# Regression: Should "known outputs" be also activated?

Okay so, I understand that inputs are sent directly to the network (basically being multiplied to weights of the nodes, receive a bias, and gets activated) and then the network produces an output through this feed forward method.

Now, in order for the network to "learn," we determine the error by comparing the predicted output versus the "known output / answer," and then back-propagate.
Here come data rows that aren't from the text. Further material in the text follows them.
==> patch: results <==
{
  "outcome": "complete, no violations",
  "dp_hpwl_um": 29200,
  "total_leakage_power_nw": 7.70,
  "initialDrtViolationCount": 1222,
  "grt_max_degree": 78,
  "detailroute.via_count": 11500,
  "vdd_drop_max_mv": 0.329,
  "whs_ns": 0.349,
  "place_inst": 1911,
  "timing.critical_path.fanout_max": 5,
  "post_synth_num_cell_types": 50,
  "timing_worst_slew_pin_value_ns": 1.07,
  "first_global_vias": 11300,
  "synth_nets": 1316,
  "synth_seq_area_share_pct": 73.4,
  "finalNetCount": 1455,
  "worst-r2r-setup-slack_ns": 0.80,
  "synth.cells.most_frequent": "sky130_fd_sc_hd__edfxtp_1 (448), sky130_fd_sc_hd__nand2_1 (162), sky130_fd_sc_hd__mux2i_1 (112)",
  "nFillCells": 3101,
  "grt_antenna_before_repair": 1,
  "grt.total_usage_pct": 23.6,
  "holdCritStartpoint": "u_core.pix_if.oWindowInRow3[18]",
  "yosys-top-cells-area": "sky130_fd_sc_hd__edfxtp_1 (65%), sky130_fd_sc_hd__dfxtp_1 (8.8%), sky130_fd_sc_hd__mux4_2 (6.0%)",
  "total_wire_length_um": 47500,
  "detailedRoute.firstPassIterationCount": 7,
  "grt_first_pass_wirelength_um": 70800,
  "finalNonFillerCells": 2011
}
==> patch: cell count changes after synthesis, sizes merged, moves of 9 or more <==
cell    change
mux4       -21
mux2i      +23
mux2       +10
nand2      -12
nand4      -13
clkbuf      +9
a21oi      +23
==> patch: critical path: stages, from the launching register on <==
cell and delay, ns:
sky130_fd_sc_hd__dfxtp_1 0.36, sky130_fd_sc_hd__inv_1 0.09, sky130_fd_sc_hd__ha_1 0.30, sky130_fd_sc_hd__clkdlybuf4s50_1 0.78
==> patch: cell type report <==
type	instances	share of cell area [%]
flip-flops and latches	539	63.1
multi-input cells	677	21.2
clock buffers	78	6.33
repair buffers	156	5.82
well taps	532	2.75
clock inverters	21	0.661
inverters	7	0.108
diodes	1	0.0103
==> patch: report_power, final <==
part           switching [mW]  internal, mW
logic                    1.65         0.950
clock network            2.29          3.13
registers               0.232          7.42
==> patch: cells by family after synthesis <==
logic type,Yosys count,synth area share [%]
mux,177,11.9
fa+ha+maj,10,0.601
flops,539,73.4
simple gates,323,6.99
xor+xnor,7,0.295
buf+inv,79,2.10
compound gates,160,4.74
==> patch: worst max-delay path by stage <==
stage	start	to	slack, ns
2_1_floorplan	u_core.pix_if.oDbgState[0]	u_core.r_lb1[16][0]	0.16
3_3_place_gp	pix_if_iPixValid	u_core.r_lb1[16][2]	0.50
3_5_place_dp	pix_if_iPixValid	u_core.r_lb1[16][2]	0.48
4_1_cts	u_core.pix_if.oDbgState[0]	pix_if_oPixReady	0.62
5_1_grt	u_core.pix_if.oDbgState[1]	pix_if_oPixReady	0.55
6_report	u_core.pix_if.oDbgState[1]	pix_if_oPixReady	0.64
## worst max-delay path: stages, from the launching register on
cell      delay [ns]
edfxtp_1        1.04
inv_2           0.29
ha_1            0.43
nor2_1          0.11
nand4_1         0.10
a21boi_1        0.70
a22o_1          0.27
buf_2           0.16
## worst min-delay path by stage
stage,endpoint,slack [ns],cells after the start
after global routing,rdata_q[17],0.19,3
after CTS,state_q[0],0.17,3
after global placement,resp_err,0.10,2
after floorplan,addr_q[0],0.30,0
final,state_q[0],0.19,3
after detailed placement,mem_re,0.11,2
--- config.mk ---
export PLATFORM = sky130hd
export DESIGN_NAME = mul_add_flow_ctrl
export DESIGN_NICKNAME = d
export VERILOG_FILES = /design/src/rtl/mul_add_flow_ctrl.sv
export SDC_FILE = /design/constraint.sdc
export NUM_CORES = 1
export LEC_CHECK = 0
export ABC_AREA = 1
export ABC_CLOCK_PERIOD_IN_PS = 3200
export CORE_MARGIN = 5
export CORE_UTILIZATION = 33
export DETAILED_ROUTE_END_ITERATION = 16
export PLACE_DENSITY_LB_ADDON = 0.3
export SKIP_LAST_GASP = 1
export SLEW_MARGIN = 20
export SYNTH_ARGS = -nofsm -noshare
export SYNTH_HDL_FRONTEND = slang
export SYNTH_SLANG_ARGS = --single-unit
--- constraint.sdc ---
create_clock -name clk -period 3.2 [get_ports clk]
set_clock_uncertainty 0.2 [all_clocks]
set_input_delay 0.64 -clock clk [delete_from_list [all_inputs] [get_ports clk]]
set_output_delay 0.64 -clock clk [all_outputs]
set_load 0.03 [all_outputs]
===== config.mk =====
export PLATFORM = sky130hd
export DESIGN_NAME = vx_fetch_arbiter_flat
export DESIGN_NICKNAME = d
export VERILOG_FILES = /design/src/rtl/vx_fetch_arb_pkg.sv /design/src/rtl/vx_fetch_arbiter_if.sv /design/src/rtl/vx_rr_picker.sv /design/src/rtl/vx_fetch_arbiter.sv /design/src/flat_wrapper.sv
export SDC_FILE = /design/constraint.sdc
export NUM_CORES = 1
export LEC_CHECK = 0
export BUFFER_PORTS_ARGS = -buffer_cell sky130_fd_sc_hd__buf_4
export CAP_MARGIN = 20
export CORE_MARGIN = 3
export CORE_UTILIZATION = 43
export DETAILED_ROUTE_END_ITERATION = 8
export PLACE_DENSITY = 0.79
export RECOVER_POWER = 100
export SYNTH_ARGS = -nofsm -noshare
export SYNTH_HDL_FRONTEND = slang
export SYNTH_HIERARCHICAL = 1
export SYNTH_SLANG_ARGS = --single-unit
export TNS_END_PERCENT = 100

===== constraint.sdc =====
create_clock -name clk -period 4.5 [get_ports clk]
set_clock_uncertainty 0.15 [all_clocks]
set_input_delay 0.45 -clock clk [delete_from_list [all_inputs] [get_ports clk]]
set_output_delay 0.45 -clock clk [all_outputs]
set_load 0.005 [all_outputs]

===== src/rtl/vx_fetch_arb_pkg.sv =====
// vx_fetch_arbiter shared types: run/drain state encoding and credit width.
package vx_fetch_arb_pkg;

    typedef enum logic [1:0] {
        ST_IDLE,
        ST_RUN,
        ST_DRAIN
    } fetch_state_e;

    localparam int CREDIT_W = 3;

endpackage


===== src/rtl/vx_fetch_arbiter_if.sv =====
// Fetch request (valid/ready) and icache credit-return bundle.
interface vx_fetch_arbiter_if #(
    parameter int WID_W    = 2,
    parameter int PC_WIDTH = 32
);
    logic                req_valid;
    logic [WID_W-1:0]    req_wid;
    logic [PC_WIDTH-1:0] req_pc;
    logic                req_ready;
    logic                rsp_valid;
    logic [WID_W-1:0]    rsp_wid;

    modport master (
        output req_valid, req_wid, req_pc,
        input  req_ready, rsp_valid, rsp_wid
    );

    modport slave (
        input  req_valid, req_wid, req_pc,
        output req_ready, rsp_valid, rsp_wid
    );
endinterface


===== src/rtl/vx_rr_picker.sv =====
// Combinational round-robin find-first starting at ptr_i, wrapping at N-1.
module vx_rr_picker #(
    parameter int N = 4,
    parameter int W = $clog2(N)
) (
    input  logic [N-1:0] req_i,
    input  logic [W-1:0] ptr_i,
    output logic [W-1:0] gnt_o,
    output logic         valid_o
);
    // Scan from the far end so the nearest hit to ptr_i wins.
    always_comb begin
        gnt_o   = '0;
        valid_o = 1'b0;
        for (int k = N - 1; k >= 0; k--) begin
            if (req_i[ptr_i + W'(k)]) begin
                gnt_o   = ptr_i + W'(k);
                valid_o = 1'b1;
            end
        end
    end
endmodule


===== src/rtl/vx_fetch_arbiter.sv =====
// Round-robin warp fetch scheduler with per-warp credits and run/drain FSM.
// Optional perf counters enabled by defining VX_FETCH_ARB_PERF_EN.
module vx_fetch_arbiter
    import vx_fetch_arb_pkg::*;
#(
    parameter int NUM_WARPS    = 4,
    parameter int PC_WIDTH     = 32,
    parameter int MAX_INFLIGHT = 2
) (
    input  logic                          clk,
    input  logic                          reset,
    input  logic                          start,
    input  logic                          stop,
    input  logic [NUM_WARPS-1:0]          warp_active,
    input  logic [NUM_WARPS-1:0]          warp_stalled,
    input  logic [NUM_WARPS*PC_WIDTH-1:0] warp_pc,
    vx_fetch_arbiter_if.master            fif,
    output logic                          busy,
    output logic [31:0]                   perf_issued,
    output logic [31:0]                   perf_stall
);
    localparam int WID_W = $clog2(NUM_WARPS);

    fetch_state_e        state_q, state_d;
    logic                req_valid_q, req_valid_d;
    logic [WID_W-1:0]    req_wid_q, req_wid_d;
    logic [PC_WIDTH-1:0] req_pc_q, req_pc_d;
    logic [WID_W-1:0]    rr_ptr_q, rr_ptr_d;
    logic [CREDIT_W-1:0] credit_q [NUM_WARPS];
    logic [CREDIT_W-1:0] credit_d [NUM_WARPS];

    logic [NUM_WARPS-1:0] eligible;
    logic [NUM_WARPS-1:0] inc, dec;
    logic [WID_W-1:0]     sel;
    logic                 sel_valid;
    logic                 load, accept, credits_zero;

    always_comb begin
        eligible     = '0;
        credits_zero = 1'b1;
        for (int i = 0; i < NUM_WARPS; i++) begin
            eligible[i] = warp_active[i] && !warp_stalled[i] &&
                          (credit_q[i] < CREDIT_W'(MAX_INFLIGHT));
            if (credit_q[i] != '0) credits_zero = 1'b0;
        end
    end

    vx_rr_picker #(.N(NUM_WARPS), .W(WID_W)) u_picker (
        .req_i   (eligible),
        .ptr_i   (rr_ptr_q),
        .gnt_o   (sel),
        .valid_o (sel_valid)
    );

    assign accept = req_valid_q && fif.req_ready;
    assign load   = (state_q == ST_RUN) &&
                    (!req_valid_q || fif.req_ready) && sel_valid;

    always_comb begin
        state_d = state_q;
        unique case (state_q)
            ST_IDLE:  if (start) state_d = ST_RUN;
            ST_RUN:   if (stop) state_d = ST_DRAIN;
            ST_DRAIN: if (!req_valid_q && credits_zero) state_d = ST_IDLE;
            default:  state_d = ST_IDLE;
        endcase
    end

    always_comb begin
        req_valid_d = req_valid_q;
        req_wid_d   = req_wid_q;
        req_pc_d    = req_pc_q;
        rr_ptr_d    = rr_ptr_q;
        if (load) begin
            req_valid_d = 1'b1;
            req_wid_d   = sel;
            req_pc_d    = warp_pc[int'(sel)*PC_WIDTH +: PC_WIDTH];
            rr_ptr_d    = sel + WID_W'(1);
        end else if (accept) begin
            req_valid_d = 1'b0;
        end
    end

    // Issue and return on the same warp cancel; stray returns saturate at 0.
    always_comb begin
        inc = '0;
        dec = '0;
        for (int i = 0; i < NUM_WARPS; i++) begin
            inc[i]      = load && (sel == WID_W'(i));
            dec[i]      = fif.rsp_valid && (fif.rsp_wid == WID_W'(i));
            credit_d[i] = credit_q[i];
            if (inc[i] && !dec[i])
                credit_d[i] = credit_q[i] + CREDIT_W'(1);
            else if (dec[i] && !inc[i] && credit_q[i] != '0)
                credit_d[i] = credit_q[i] - CREDIT_W'(1);
        end
    end

    always_ff @(posedge clk) begin
        if (reset) begin
            state_q     <= ST_IDLE;
            req_valid_q <= 1'b0;
            req_wid_q   <= '0;
            req_pc_q    <= '0;
            rr_ptr_q    <= '0;
            for (int i = 0; i < NUM_WARPS; i++) credit_q[i] <= '0;
        end else begin
            state_q     <= state_d;
            req_valid_q <= req_valid_d;
            req_wid_q   <= req_wid_d;
            req_pc_q    <= req_pc_d;
            rr_ptr_q    <= rr_ptr_d;
            for (int i = 0; i < NUM_WARPS; i++) credit_q[i] <= credit_d[i];
        end
    end

    a_no_stray_rsp: assert property (@(posedge clk) disable iff (reset)
        !(fif.rsp_valid && credit_q[fif.rsp_wid] == '0));

    assign fif.req_valid = req_valid_q;
    assign fif.req_wid   = req_wid_q;
    assign fif.req_pc    = req_pc_q;
    assign busy          = (state_q != ST_IDLE) || req_valid_q;

`ifdef VX_FETCH_ARB_PERF_EN
    logic [31:0] issued_q, stall_q;

    always_ff @(posedge clk) begin
        if (reset) begin
            issued_q <= '0;
            stall_q  <= '0;
        end else begin
            if (accept) issued_q <= issued_q + 32'd1;
            if (req_valid_q && !fif.req_ready) stall_q <= stall_q + 32'd1;
        end
    end

    assign perf_issued = issued_q;
    assign perf_stall  = stall_q;
`else
    assign perf_issued = '0;
    assign perf_stall  = '0;
`endif

endmodule

===== src/flat_wrapper.sv =====
// flat-port wrapper written by rule: the top's interface ports become plain ports
module vx_fetch_arbiter_flat import vx_fetch_arb_pkg::*;
#(
    parameter int NUM_WARPS    = 4,
    parameter int PC_WIDTH     = 32,
    parameter int MAX_INFLIGHT = 2
)
  (clk, reset, start, stop, warp_active, warp_stalled, warp_pc, busy, perf_issued, perf_stall, fif_req_valid, fif_req_wid, fif_req_pc, fif_req_ready, fif_rsp_valid, fif_rsp_wid);
  vx_fetch_arbiter_if #(.PC_WIDTH(PC_WIDTH)) fif_i ();
  input  logic clk;
  input  logic reset;
  input  logic start;
  input  logic stop;
  input  logic [NUM_WARPS-1:0] warp_active;
  input  logic [NUM_WARPS-1:0] warp_stalled;
  input  logic [NUM_WARPS*PC_WIDTH-1:0] warp_pc;
  output logic busy;
  output logic [31:0] perf_issued;
  output logic [31:0] perf_stall;
  output wire logic [$bits(fif_i.req_valid)-1:0] fif_req_valid;
  output wire logic [$bits(fif_i.req_wid)-1:0] fif_req_wid;
  output wire logic [$bits(fif_i.req_pc)-1:0] fif_req_pc;
  input wire logic [$bits(fif_i.req_ready)-1:0] fif_req_ready;
  input wire logic [$bits(fif_i.rsp_valid)-1:0] fif_rsp_valid;
  input wire logic [$bits(fif_i.rsp_wid)-1:0] fif_rsp_wid;
  assign fif_req_valid = fif_i.req_valid;
  assign fif_req_wid = fif_i.req_wid;
  assign fif_req_pc = fif_i.req_pc;
  assign fif_i.req_ready = fif_req_ready;
  assign fif_i.rsp_valid = fif_rsp_valid;
  assign fif_i.rsp_wid = fif_rsp_wid;
  vx_fetch_arbiter #(.NUM_WARPS(NUM_WARPS), .PC_WIDTH(PC_WIDTH), .MAX_INFLIGHT(MAX_INFLIGHT)) u_core (.clk(clk), .reset(reset), .start(start), .stop(stop), .warp_active(warp_active), .warp_stalled(warp_stalled), .warp_pc(warp_pc), .fif(fif_i), .busy(busy), .perf_issued(perf_issued), .perf_stall(perf_stall));
endmodule

; ---- After elaboration in Yosys (flattened, before gate mapping)
; Memories as Yosys holds them, arrays and structs flattened.
; Index checks and enable logic that the tools add are counted.
[word_totals]
register_bits = 39
ram_bits = 12
input_bits = 144
output_inout_bits = 100
wordCells = 140
mem_count = 1
[mem_list]
columns = memory, words, width, read_ports, rd_ports_with_merged_regs, wr, line
row1 = u_core.credit_q, 4, 3, 4, 0, 4, vx_fetch_arbiter.sv:29  ; logic [CREDIT_W-1:0] credit_q [NUM_WARPS];
[classes]
addsub = 12
magnitude_cmp = 8
n_eq_ne = 11
shifts = 1
mux = 41
bitwise = 4
n_reduce_logical = 57
[op_table]
columns = op, count
row1 = $shiftx 128x8->32, 1
row2 = $mux 3, 12
row3 = $logic_and 1x1->1, 32
row4 = $mux 1, 17
row5 = $mux 2, 7
row6 = $logic_not 1->1, 13
row7 = $add 3x1->3 const B, 4
row8 = $lt 2x3->1 const B, 4
row9 = $lt 3x2->1 const B, 4
row10 = $reduce_bool 3->1, 4
row11 = $sub 3x1->3 const B, 4
row12 = $eq 2x2->1 const B, 5
row13 = $bmux 1 s2, 4
row14 = $eq 2x1->1 const B, 3
row15 = $logic_not 2->1, 3
row16 = $pmux 2 s3, 1
row17 = $add 2x1->2 const B, 2
row18 = $add 2x2->2 const B, 2
row19 = $ne 2x2->1 const B, 2
row20 = $or 1x1->1, 4
row21 = $reduce_bool 2->1, 2
row22 = $reduce_and 3->1, 1
row23 = $logic_or 1x1->1, 2
row24 = $ne 2x1->1 const B, 1

; ---- Depth between registers and ports, before layout
[depth]
word_depth = 17
depth_mapped = 15

; ---- Modules after synthesis
; The synthesis kept the hierarchy.
[modules_own_cells]
columns = module, instances, cells_per_inst, area_each_um2, seq_area_each_um2
row1 = vx_fetch_arbiter, 1, 383, 3590.9, 1021.0
row2 = vx_rr_picker, 1, 13, 77.6, 0.0

; ---- Least setup slack after synthesis
; Ideal clock, no wire load.
[synth_path]
path_type = input to register
start = input warp_stalled[1]
end = memory u_core.credit_q[0][2]
setup_time_ps = 123
arrival_ps = 3234
t_required_ps = 4227
setup_slack_ps = 993
cell_stages = 15
n_path_buf = 2
cell_sequence = nor4b_1 nor3b_1 a211oi_1 nor2_1 buf_2 buf_1 inv_1 ha_1 nand4b_1 or3_4 fa_1 inv_1 nor4_1 a31oi_1 mux2_1
[synth_rtl]
columns = item, line
row1 = start: declaration, flat_wrapper.sv:15  ; input logic [NUM_WARPS-1:0] warp_stalled;
row2 = end: declaration, vx_fetch_arbiter.sv:29

==> summary.txt <==
STA
  • Slew HR: 1.80%
  • Final worst path period share: 84.7%
  • Final Hold Fails: 0
  • Fmax: 262 MHz
  • Final setup vio count: 0
  • TNS Setup: 0 ns
  • Fin. max-slew vios: 0
  • RSZ-0062 raised after global routing: false
  • Slew of the pin with the lowest slew margin: 1.47 ns
  • Crit path time final: 3.81 ns

CTS
  • Post-CTS Resized: 0
  • Post-CTS Hold Buffers: 0
  • # Post-CTS Setup Buffers: 0
  • Clk Latency, worst-skew pair: 0.29 ns
  • Clock slew at reported path FFs: 0.10 ns
  • H-tree Lvls: 2
  • Root Driver: clkbuf_8
  • Deepest clock path buffer count: 2
  • Number of buffers created by CTS: 5
  • Clk sinks: 51
  • TritonCTS clock tree: yes

Routing
  • Vias per std cell: 4.88
  • Final wirelength: 10.1 mm
  • Antenna Violating Nets Remaining: 0
  • Drt pass-1 iters: 4
  • Starting DRT DRC Count: 62
  • Drt drc: 0
  • Routed WL per cell: 15.2 um
  • Vias: around 3300

Critical path
  • Startpoint Class: register
  • CP endpoint: u_core/credit_q[3][2]$_SDFFE_PP0P_
  • CP Launch Point: u_core/credit_q[3][1]$_SDFFE_PP0P_
  • Cells on worst reg2reg path: 10
  • R2R Path End: u_core/credit_q[3][2]$_SDFFE_PP0P_
  • Req. time, crit path: 4.54 ns
  • Reg2reg start: u_core/credit_q[3][1]$_SDFFE_PP0P_
  • R2R setup slack: 0.69 ns
  • Setup Crit Path Kind: reg -> reg
  • Crit path max fanout: 4
  • Worst Path Arrival: 3.86 ns
  • CP Capture Type: register

Place
  • # placed instances: 660
  • HPWL Detailed: 8.33 mm
  • # port buffers: 179
  • Final weighted congestion in routability-driven placement: 0.852

Synthesis
  • Sequential area share after synthesis: 27.8%
  • Post-synthesis average cell area: 9.26 sq um
  • Syn Inst Count: 396
  • Most common flop cell mapped by yosys: dfxtp_1
  • Post-synth EDFFs: 0
  • Unique masters post-synth: 47
  • Ys async rst share: 0%
  • #FFs+latches synth: 51
  • YS warnings: 6
  • Mapped Area: 3670 sq um

Pwr
  • Part of the power in registers: 41.8%
  • Comb pwr share: 32.5%
  • Net Switching: 335 uW
  • Sw Share: 28.0%
  • Clock power frac: about a quarter
  • Peak VDD IR: 0.000125 V
  • Internal: 863 uW
  • PwrDens: 248 nW/um^2
  • Leakage power: 2.13 nW

Finish
  • Ant. Diodes: 0
  • Final net count: 714
  • Fill cell count: 739
  • Most common cell after layout, fill and taps aside: buf_4
  • Area grow syn2layout: 31.9%
  • Share of cells above drive strength 1: 38.3%
  • Final std cells w/o fill: 667
  • Commonest cells after routing, fill and taps aside: buf_4 (145), nand2_1 (78), conb_1 (64)
  • Footprint of the multi-input gates: between 2000 and 2500 sq um
  • Register area: 1020 sq um

Die
  • Placeable Area: 8260 sq um
  • Initial core utilization: 44.4%
  • I/O Pins: 244
  • Die area: 9680 sq um
  • Die W: 98.4 um
  • Std-Cell Rows: 33
  • Die Y: 98.4 um

GRT
  • All-layer global routing usage: 20.1%
  • Global-route wire length before repair: around 16 mm
  • Largest net degree at the start of global routing: 64
  • Vias in the first global route: 3249
  • Initial antenna violation count: 0
  • Grt ovf: 0

Outcome
  • Outcome: finished clean

Min path
  • Hold Path Class: in -> reg
  • Hold path depth: 3

Job
  • Max cap viols: 0
power groups by stage:
stage | Sequential, mW | Combinational [mW] | Clock (mW)
2_1_floorplan | 0.510 | 0.273 | 0
3_3_place_gp | 0.510 | 0.396 | 0
3_5_place_dp | 0.512 | 0.406 | 0
4_1_cts | 0.502 | 0.406 | 0.322
5_1_grt | 0.505 | 0.432 | 0.340
6_report | 0.501 | 0.390 | 0.307
per-layer routing:
layer / wire [um] / vias to the layer above / track usage (%)
li1: - / 1583 / -
met1: 3350 / 1519 / 20.1
met2: 5650 / 135 / 38.1
met3: 885 / 16 / 7.57
met4: 238 / 0 / 6.30
met5: 0 / - / 0
synth_stat cells (all sizes together), types with 5 or more instances:
cell type | number | area, sq um
nand2b | 11 | 68.8
dfxtp | 51 | 1020
nor2b | 9 | 56.3
nor4b | 5 | 43.8
nor2 | 16 | 60.1
nand3 | 5 | 30.0
mux4 | 32 | 721
inv | 7 | 26.3
mux2i | 7 | 70.1
mux2 | 8 | 93.8
nand2 | 78 | 293
buf | 80 | 561
a21oi | 38 | 190
clkbuf | 6 | 22.5
nor3 | 5 | 25.0
final cells by class:
type,count,area share [%]
clock inverters,1,0.620
well taps,105,2.71
repair buffers,182,26.7
flip-flops and latches,51,21.1
inverters,7,0.543
clock buffers,6,1.50
multi-input cells,315,46.8
how the worst min path moves through the flow:
| stage | start | end | slack, ns |
|---|---|---|---|
| 2_1_floorplan | u_core/fif.req_pc[0]$_SDFFE_PP0P_ | u_core/fif.req_pc[0]$_SDFFE_PP0P_ | 0.30 |
| 5_1_grt | stop | u_core/state_q[1]$_SDFFE_PP0P_ | 0.28 |
| 6_report | stop | u_core/state_q[1]$_SDFFE_PP0P_ | 0.26 |
| 4_1_cts | stop | u_core/state_q[1]$_SDFFE_PP0P_ | 0.25 |
| 3_3_place_gp | u_core/fif.req_pc[18]$_SDFFE_PP0P_ | u_core/fif.req_pc[18]$_SDFFE_PP0P_ | 0.29 |
| 3_5_place_dp | u_core/fif.req_pc[25]$_SDFFE_PP0P_ | u_core/fif.req_pc[25]$_SDFFE_PP0P_ | 0.30 |
worst max-delay path: stages (launching register included):
cell and delay, ns:
dfxtp_1 0.35, nor4b_1 0.66, mux2i_1 0.17, a211oi_1 0.50
ha_1 0.23, and4b_2 0.23, nand3_1 0.14, fa_1 0.48
nor4b_1 0.32, o2bb2ai_1 0.16, mux2_2 0.34
sequential cells by signal (all words and copies together), names as in the netlist:
| signal | cells |
|---|---|
| u_core/fif.req_pc | 32 |
| u_core/state_q | 2 |
| u_core/rr_ptr_q | 2 |
| u_core/fif.req_valid | 1 |
| u_core/fif.req_wid | 2 |
| u_core/credit_q | 12 |
cells by family after synthesis:
family                     after synthesis  synth area share, %
AOI/OAI and AO/OA                       50                 7.91
adders and majority gates                8                 3.55
buffers and inverters                   93                 16.6
DFF                                     51                 27.8
muxes                                   47                 24.1
other                                    1                0.102
and+or+nand+nor                        146                 19.9
stage by stage:
stage / hold WS, ns / setup slack [ns] / utilization, % / area (sq um) / total power [mW]
2_1_floorplan: 0.303 / 0.993 / - / 3910 / 0.783
3_3_place_gp: 0.293 / 0.786 / 58.5 / 4830 / 0.906
3_5_place_dp: 0.297 / 0.638 / 58.5 / 4830 / 0.918
4_1_cts: 0.248 / 0.783 / 59.8 / 4940 / 1.23
5_1_grt: 0.278 / 0.303 / 58.6 / 4840 / 1.28
6_report: 0.261 / 0.687 / 58.6 / 4840 / 1.20
Power figures use the tool's default switching activity.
Right?

What I don't get it is if the output goes through some activation function, say Sigmoid (results to a value between 0.0 - 1.0), how can it ever learn if the known output is a continuous value such as "Salary", "Number of Something", or in the use-case I have, "Volume of Orders" which ranges from anywhere between 300 to 1500.

// Example I have 7 inputs
// They go through a hidden layer that consists 16 hidden neurons
// and my output is a single neuron that's supposed to be "Volume of Orders"
//
// MyInputLayers[] --> HiddenLayers[] --> Output=0.123
//
// Since I learn from tutorials that Output layers go through an activation,
// I think it's impossible for the network to learn because a
// prediction of 0.123 compared to the "known output" that is, say 615
// is almost ridiculous


Should I apply Sigmoid to the "known output" as well? If so, how can I remap it when the network has already learned and is ready to do some predictive magic?

I must be missing / not understanding something here. Thank you in advance.

p.s. My dataset is composed of 6 months of records; an Excel file that has 200,000+ rows and 8 columns (7 leading, 1 lagging).